ECLI:NL:HR:2023:141

Hoge Raad

Datum uitspraak
3 februari 2023
Publicatiedatum
2 februari 2023
Zaaknummer
22/01432
Instantie
Hoge Raad
Type
Uitspraak
Rechtsgebied
Bestuursrecht; Belastingrecht
Procedures
  • Cassatie
Vindplaatsen
  • Rechtspraak.nl
AI samenvatting door LexboostAutomatisch gegenereerd

Cassatie tegen uitspraak Gerechtshof Amsterdam inzake inkomstenbelasting en premie volksverzekeringen

In deze zaak heeft de Hoge Raad op 3 februari 2023 uitspraak gedaan in een cassatieprocedure tegen de uitspraak van het Gerechtshof Amsterdam van 1 maart 2021. De belanghebbende, aangeduid als [X] te [Z], had beroep in cassatie ingesteld tegen de uitspraak van het Hof, die betrekking had op de aan hem opgelegde aanslagen in de inkomstenbelasting en premie volksverzekeringen voor de jaren 2015 tot en met 2018. De Staatssecretaris van Financiën, vertegenwoordigd door [P], heeft een verweerschrift ingediend, waarop de belanghebbende heeft gereageerd met een conclusie van repliek. De Advocaat-Generaal R.E.C.M. Niessen heeft op 25 augustus 2022 geconcludeerd tot ongegrondverklaring van het beroep in cassatie.

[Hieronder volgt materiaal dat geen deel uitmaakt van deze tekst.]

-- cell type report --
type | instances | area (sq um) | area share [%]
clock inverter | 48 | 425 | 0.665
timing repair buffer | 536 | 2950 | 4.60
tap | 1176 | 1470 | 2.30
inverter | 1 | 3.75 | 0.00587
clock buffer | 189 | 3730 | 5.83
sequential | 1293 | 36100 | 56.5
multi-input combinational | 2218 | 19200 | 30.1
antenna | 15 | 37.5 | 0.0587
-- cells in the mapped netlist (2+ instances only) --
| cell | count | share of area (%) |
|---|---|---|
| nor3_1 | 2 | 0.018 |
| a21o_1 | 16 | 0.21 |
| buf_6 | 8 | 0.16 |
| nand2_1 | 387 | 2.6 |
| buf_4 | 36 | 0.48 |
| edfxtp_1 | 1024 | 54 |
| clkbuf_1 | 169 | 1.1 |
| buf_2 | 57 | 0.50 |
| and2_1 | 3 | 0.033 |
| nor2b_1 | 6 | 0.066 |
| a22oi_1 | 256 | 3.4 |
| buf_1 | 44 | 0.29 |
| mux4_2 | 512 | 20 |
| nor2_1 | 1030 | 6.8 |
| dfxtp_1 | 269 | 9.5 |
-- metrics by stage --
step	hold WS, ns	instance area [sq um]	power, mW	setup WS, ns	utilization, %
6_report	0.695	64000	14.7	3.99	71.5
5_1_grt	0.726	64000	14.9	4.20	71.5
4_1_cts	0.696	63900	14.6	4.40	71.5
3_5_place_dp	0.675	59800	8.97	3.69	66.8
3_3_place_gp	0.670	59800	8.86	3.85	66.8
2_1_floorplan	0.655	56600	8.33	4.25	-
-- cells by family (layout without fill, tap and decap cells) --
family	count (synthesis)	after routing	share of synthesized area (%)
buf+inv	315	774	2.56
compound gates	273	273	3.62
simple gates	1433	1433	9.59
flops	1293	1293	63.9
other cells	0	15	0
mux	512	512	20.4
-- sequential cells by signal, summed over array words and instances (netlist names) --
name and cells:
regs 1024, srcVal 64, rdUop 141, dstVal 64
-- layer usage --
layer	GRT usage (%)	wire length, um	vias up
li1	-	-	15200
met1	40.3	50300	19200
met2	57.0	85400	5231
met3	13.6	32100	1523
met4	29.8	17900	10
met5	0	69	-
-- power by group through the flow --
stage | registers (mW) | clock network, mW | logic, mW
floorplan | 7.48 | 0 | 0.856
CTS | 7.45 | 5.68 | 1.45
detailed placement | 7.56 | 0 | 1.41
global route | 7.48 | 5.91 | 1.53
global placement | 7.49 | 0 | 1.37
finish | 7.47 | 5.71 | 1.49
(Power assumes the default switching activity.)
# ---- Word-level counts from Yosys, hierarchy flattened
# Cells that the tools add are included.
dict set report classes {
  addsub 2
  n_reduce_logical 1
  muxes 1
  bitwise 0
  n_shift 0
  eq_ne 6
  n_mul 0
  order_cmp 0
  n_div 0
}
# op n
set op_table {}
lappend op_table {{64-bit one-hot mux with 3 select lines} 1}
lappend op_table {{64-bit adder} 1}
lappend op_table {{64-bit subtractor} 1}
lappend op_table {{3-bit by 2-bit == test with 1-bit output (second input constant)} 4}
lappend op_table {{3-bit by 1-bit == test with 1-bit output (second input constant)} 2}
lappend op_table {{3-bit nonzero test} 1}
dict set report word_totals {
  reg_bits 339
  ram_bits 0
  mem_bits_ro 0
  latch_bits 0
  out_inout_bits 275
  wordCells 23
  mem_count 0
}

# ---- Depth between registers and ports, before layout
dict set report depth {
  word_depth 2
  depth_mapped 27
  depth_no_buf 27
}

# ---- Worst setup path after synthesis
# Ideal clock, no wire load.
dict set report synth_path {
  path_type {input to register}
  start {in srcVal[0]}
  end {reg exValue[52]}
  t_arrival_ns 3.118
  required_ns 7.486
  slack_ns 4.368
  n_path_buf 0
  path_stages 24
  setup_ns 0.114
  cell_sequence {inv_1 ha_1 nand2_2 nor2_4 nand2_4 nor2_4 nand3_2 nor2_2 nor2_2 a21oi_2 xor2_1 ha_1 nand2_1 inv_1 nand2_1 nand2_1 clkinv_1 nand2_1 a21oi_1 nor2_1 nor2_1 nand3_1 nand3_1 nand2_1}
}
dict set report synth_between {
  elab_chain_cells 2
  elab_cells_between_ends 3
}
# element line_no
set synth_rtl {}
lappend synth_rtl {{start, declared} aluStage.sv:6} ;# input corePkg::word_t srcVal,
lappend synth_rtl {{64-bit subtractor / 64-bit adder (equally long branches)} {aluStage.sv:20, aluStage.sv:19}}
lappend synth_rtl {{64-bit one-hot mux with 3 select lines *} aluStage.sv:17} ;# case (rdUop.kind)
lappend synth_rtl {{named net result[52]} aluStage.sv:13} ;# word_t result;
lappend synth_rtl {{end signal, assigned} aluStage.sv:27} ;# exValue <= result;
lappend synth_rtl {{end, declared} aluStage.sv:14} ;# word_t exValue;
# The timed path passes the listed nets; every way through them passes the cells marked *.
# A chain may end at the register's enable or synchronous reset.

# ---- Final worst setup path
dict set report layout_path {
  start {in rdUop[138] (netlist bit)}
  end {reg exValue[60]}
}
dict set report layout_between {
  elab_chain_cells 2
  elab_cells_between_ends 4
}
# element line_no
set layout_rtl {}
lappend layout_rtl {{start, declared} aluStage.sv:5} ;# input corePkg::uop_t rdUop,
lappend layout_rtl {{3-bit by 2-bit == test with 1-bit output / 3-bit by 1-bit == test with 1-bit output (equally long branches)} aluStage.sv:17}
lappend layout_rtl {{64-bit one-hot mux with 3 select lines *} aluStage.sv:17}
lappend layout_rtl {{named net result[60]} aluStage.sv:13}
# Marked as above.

De Hoge Raad heeft de klachten van de belanghebbende beoordeeld en geconcludeerd dat deze falen op de gronden die zijn vermeld in een eerder arrest dat op dezelfde dag is uitgesproken in de zaak met nummer 22/01334. De Hoge Raad heeft geen aanleiding gezien om de belanghebbende te veroordelen in de proceskosten. Uiteindelijk heeft de Hoge Raad het beroep in cassatie ongegrond verklaard, waarmee de uitspraak van het Gerechtshof Amsterdam in stand blijft. Dit arrest is openbaar uitgesproken en is aan de betrokken partijen meegedeeld.

Uitspraak

HOGE RAAD DER NEDERLANDEN
BELASTINGKAMER
Nummer22/01432
Datum3 februari 2023
ARREST
in de zaak van
[X] te [Z] (hierna: belanghebbende)
tegen
de STAATSSECRETARIS VAN FINANCIËN
op het beroep in cassatie tegen de uitspraak van het Gerechtshof Amsterdam van 1 maart 2021, nrs. 20/00631, 20/00632, 20/00633 en 20/00634 op het hoger beroep van belanghebbende tegen een uitspraak van de Rechtbank Noord-Holland (nrs. HAA 19/3810, 20/978, 20/980 en 20/982) betreffende de aan belanghebbende voor de jaren 2015 tot en met 2018 opgelegde aanslagen in de inkomstenbelasting/premie volksverzekeringen. De uitspraak van het Hof is aan dit arrest gehecht.

1.Geding in cassatie

Belanghebbende heeft tegen de uitspraak van het Hof beroep in cassatie ingesteld. Het beroepschrift in cassatie is aan dit arrest gehecht en maakt daarvan deel uit.
De Staatssecretaris, vertegenwoordigd door [P], heeft een verweerschrift ingediend.
Belanghebbende heeft een conclusie van repliek ingediend.
Op 25 augustus 2022 heeft Advocaat-Generaal R.E.C.M. Niessen geconcludeerd tot ongegrondverklaring van het beroep in cassatie. [1]
Belanghebbende heeft schriftelijk op de conclusie gereageerd.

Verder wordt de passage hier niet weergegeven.